C'est un fait qu'il leur est difficile -et improductif - de retracer tout le chemin qui a conduit jusqu'à ce sommet : difficile, parce qu'ils n'auraient que quelques années pour refaire des siècles ; improductif, parce que la recherche scientifique est extraordinairement « hésitante », en ce sens que, sans stratégie possible, elle doit défricher beaucoup avant de pouvoir repousser les limites du connu ; sans compter qu'elle s'est souvent fourvoyée, et que seul l'état de l'art le plus actuel est essentiel (même s'il est vrai qu'il n'est pas inutile de connaître l'histoire des sciences, au contraire).
Bref, il semble clair que les étudiants doivent maîtriser les notions les plus modernes du temps où ils étudient. Et qui d'autre que ceux qui produisent le savoir le plus moderne peut avoir connaissance de ce savoir ?

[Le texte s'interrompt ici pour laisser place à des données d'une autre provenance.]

==> src/rtl/adc_frame_gen.sv <==
// Module: combinational frame builder. Returns the outgoing byte at a given
// index of the frame for the current sequencer state, plus the index of
// the frame's last byte. Assumes NREG registers starting at address 0.
module adc_frame_gen
    import adc_seq_pkg::*;
#(
    parameter int NREG = 9,
    localparam int IW  = $clog2(NREG + 3)
) (
    input  seq_state_t       state,
    input  logic [IW-1:0]    idx,
    input  logic [NREG*8-1:0] cfg,
    output logic [7:0]       tx_byte,
    output logic [IW-1:0]    last_idx
);
    localparam logic [7:0] COUNT_BYTE = 8'(NREG - 1);

    // Byte selection per frame type and position.
    always_comb begin
        tx_byte  = 8'h00;
        last_idx = '0;
        unique case (state)
            ST_HALT:  tx_byte = OP_HALT;
            ST_GO:    tx_byte = OP_GO;
            ST_WRITE: begin
                last_idx = IW'(NREG + 1);
                if (idx == '0)            tx_byte = OP_WRITE;
                else if (idx == IW'(1))   tx_byte = COUNT_BYTE;
                for (int i = 0; i < NREG; i++)
                    if (idx == IW'(i + 2)) tx_byte = cfg[8*i +: 8];
            end
            ST_VERIFY: begin
                last_idx = IW'(NREG + 1);
                if (idx == '0)            tx_byte = OP_READ;
                else if (idx == IW'(1))   tx_byte = COUNT_BYTE;
            end
            ST_POLL: begin
                last_idx = IW'(2);
                if (idx == '0) tx_byte = OP_READ | {4'h0, FLAG_REG};
            end
            ST_FETCH: begin
                last_idx = IW'(4);
                if (idx == '0) tx_byte = OP_RESULT;
            end
            default: ;
        endcase
    end
endmodule

==> src/rtl/adc_result_chk.sv <==
// Module: result checker. Validates the checksum of a 24-bit result. On a
// good checksum it reports the result as fresh or as a repeat of the
// previous good result. Each outcome is a one-cycle pulse one clock after
// go. Assumes go is a single-cycle strobe.
module adc_result_chk
    import adc_seq_pkg::*;
(
    input  logic        clk,
    input  logic        rst_n,
    input  logic        go,
    input  logic [23:0] data,
    input  logic [7:0]  csum,
    output logic        fresh,
    output logic        repeat_hit,
    output logic        sum_bad,
    output logic [23:0] held
);
    logic have_prev;

    // Outcome classification and storage of the last good value.
    always_ff @(posedge clk) begin
        if (!rst_n) begin
            fresh <= 1'b0; repeat_hit <= 1'b0; sum_bad <= 1'b0;
            held <= '0; have_prev <= 1'b0;
        end else begin
            fresh <= 1'b0; repeat_hit <= 1'b0; sum_bad <= 1'b0;
            if (go) begin
                if (csum != result_sum(data)) begin
                    sum_bad <= 1'b1;
                end else begin
                    held <= data;
                    have_prev <= 1'b1;
                    if (have_prev && data == held) repeat_hit <= 1'b1;
                    else                           fresh <= 1'b1;
                end
            end
        end
    end
endmodule

==> src/rtl/adc_cmd_seq.sv <==
// Module: top of the ADC SPI command sequencer. Steps through halt, write,
// verify, start, poll and fetch frames, then rests before the next start.
// Assumes a converter that latches MOSI on falling SCLK and drives MISO
// after rising SCLK, and RESTART_CYCLES, POLL_LIMIT and GAP_CYCLES >= 1.
module adc_cmd_seq
    import adc_seq_pkg::*;
#(
    parameter int NREG           = 9,
    parameter int CLK_DIV        = 2,
    parameter int GAP_CYCLES     = 4,
    parameter int RESTART_CYCLES = 160000,
    parameter int POLL_LIMIT     = 1000
) (
    input  logic              clk,
    input  logic              rst_n,
    input  logic [NREG*8-1:0] cfg_regs,
    output logic              spi_sclk,
    output logic              spi_cs_n,
    output logic              spi_mosi,
    input  logic              spi_miso,
    output logic              sample_valid,
    output logic              sample_suspect,
    output logic [23:0]       sample_data,
    output logic              crc_err,
    output logic              cfg_err,
    output logic              timeout_err
);
    localparam int IW = $clog2(NREG + 3);
    localparam int RW = $clog2(RESTART_CYCLES + 1);
    localparam int PW = $clog2(POLL_LIMIT + 1);
    localparam int GW = $clog2(GAP_CYCLES + 1);

    seq_state_t    state;
    logic          in_xfer, go, byte_done, chk_go, mism, rb_bad;
    logic [IW-1:0] idx, sel_idx, last_idx;
    logic [GW-1:0] gap_cnt;
    logic [RW-1:0] wait_cnt;
    logic [PW-1:0] poll_cnt;
    logic [7:0]    tx_q, tx_next, rx_byte, rb_exp, chk_csum;
    logic [23:0]   res_q;

    assign sel_idx = in_xfer ? idx + 1'b1 : '0;

    adc_frame_gen #(.NREG(NREG)) u_frame (
        .state(state), .idx(sel_idx), .cfg(cfg_regs),
        .tx_byte(tx_next), .last_idx(last_idx)
    );

    adc_spi_byte #(.DIV(CLK_DIV)) u_shift (
        .clk(clk), .rst_n(rst_n), .go(go), .tx(tx_q), .miso(spi_miso),
        .sclk(spi_sclk), .mosi(spi_mosi), .done(byte_done), .rx(rx_byte)
    );

    adc_result_chk u_check (
        .clk(clk), .rst_n(rst_n), .go(chk_go), .data(res_q), .csum(chk_csum),
        .fresh(sample_valid), .repeat_hit(sample_suspect), .sum_bad(crc_err),
        .held(sample_data)
    );

    // Expected readback byte at the current index and mismatch detection.
    always_comb begin
        rb_exp = 8'h00;
        for (int i = 0; i < NREG; i++)
            if (idx == IW'(i + 2)) rb_exp = cfg_regs[8*i +: 8];
        rb_bad = (state == ST_VERIFY) && (idx >= IW'(2)) && (rx_byte != rb_exp);
    end

    // Sequencer: frame gaps, byte issue, response capture, state steps.
    always_ff @(posedge clk) begin
        if (!rst_n) begin
            state <= ST_HALT; in_xfer <= 1'b0; go <= 1'b0; idx <= '0;
            gap_cnt <= '0; wait_cnt <= '0; poll_cnt <= '0; tx_q <= '0;
            spi_cs_n <= 1'b1; mism <= 1'b0; res_q <= '0; chk_go <= 1'b0;
            chk_csum <= '0; cfg_err <= 1'b0; timeout_err <= 1'b0;
        end else begin
            go <= 1'b0;
            chk_go <= 1'b0;
            if (state == ST_REST) begin
                if (wait_cnt == RW'(RESTART_CYCLES - 1)) begin
                    state <= ST_GO; wait_cnt <= '0; gap_cnt <= '0;
                end else begin
                    wait_cnt <= wait_cnt + 1'b1;
                end
            end else if (!in_xfer) begin
                if (gap_cnt == GW'(GAP_CYCLES - 1)) begin
                    gap_cnt <= '0; spi_cs_n <= 1'b0; in_xfer <= 1'b1;
                    idx <= '0; go <= 1'b1; tx_q <= tx_next; mism <= 1'b0;
                end else begin
                    gap_cnt <= gap_cnt + 1'b1;
                end
            end else if (byte_done) begin
                if (state == ST_FETCH && idx != '0 && idx != last_idx)
                    res_q <= {res_q[15:0], rx_byte};
                mism <= mism | rb_bad;
                if (idx != last_idx) begin
                    idx <= idx + 1'b1; go <= 1'b1; tx_q <= tx_next;
                end else begin
                    spi_cs_n <= 1'b1; in_xfer <= 1'b0; gap_cnt <= '0;
                    unique case (state)
                        ST_HALT:  state <= ST_WRITE;
                        ST_WRITE: state <= ST_VERIFY;
                        ST_VERIFY: begin
                            cfg_err <= mism | rb_bad;
                            state <= (mism | rb_bad) ? ST_HALT : ST_GO;
                        end
                        ST_GO: begin
                            poll_cnt <= '0; state <= ST_POLL;
                        end
                        ST_POLL: begin
                            if (!rx_byte[FLAG_BIT]) begin
                                timeout_err <= 1'b0; state <= ST_FETCH;
                            end else if (poll_cnt == PW'(POLL_LIMIT - 1)) begin
                                timeout_err <= 1'b1; state <= ST_HALT;
                            end else begin
                                poll_cnt <= poll_cnt + 1'b1;
                            end
                        end
                        ST_FETCH: begin
                            chk_go <= 1'b1; chk_csum <= rx_byte;
                            wait_cnt <= '0; state <= ST_REST;
                        end
                        default: state <= ST_HALT;
                    endcase
                end
            end
        end
    end
endmodule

Cette idée justifie d'ailleurs la pratique universitaire de nommer professeurs ceux qui publient le plus, sans considération de leur mérite pédagogique. A l'inverse, on peut proposer que des individus soient de « bons » enseignants s'ils se tiennent au courant de la production du savoir et s'ils font l'effort de mettre les notions les plus modernes à la disposition des étudiants.
Dans cette hypothèse, les enseignants n'auraient pas à publier de publications scientifiques, mais ils pourraient être jugés sur leur travail de « facilitation ».
C'est souvent là l'alternative commune, mais d'autres options sont également possibles : Aristophane disait qu'« enseigner, ce n'est pas emplir des cruches, mais allumer un brasier ». Cette fois, peu importe que l'enseignant produise des connaissances nouvelles ou les explique bien, mais il doit surtout donner l'impulsion, contribuer à ce que les étudiants aillent d'eux-même construire leur savoir.
Cette troisième option a plusieurs mérites, mais notamment elle montre que le manichéisme n'est pas une solution raisonnable. En outre, elle a le mérite de montrer combien il est bien difficile d'avoir des certitudes sur « la » méthode qui s'impose dans l'enseignement, et, de ce fait, combien il est difficile d'évaluer des enseignants… d'autant que la perception de la qualité des enseignants peut changer : le même professeur qui est mal évalué par les étudiants, sur le coup, peut faire l'objet d'une excellente évaluation avec quelques années de recul.
Bref, j'ai bien peur d'avoir peu de certitudes à propos d'enseignement, et je propose de craindre les certitudes de ceux qui en ont, à ce propos.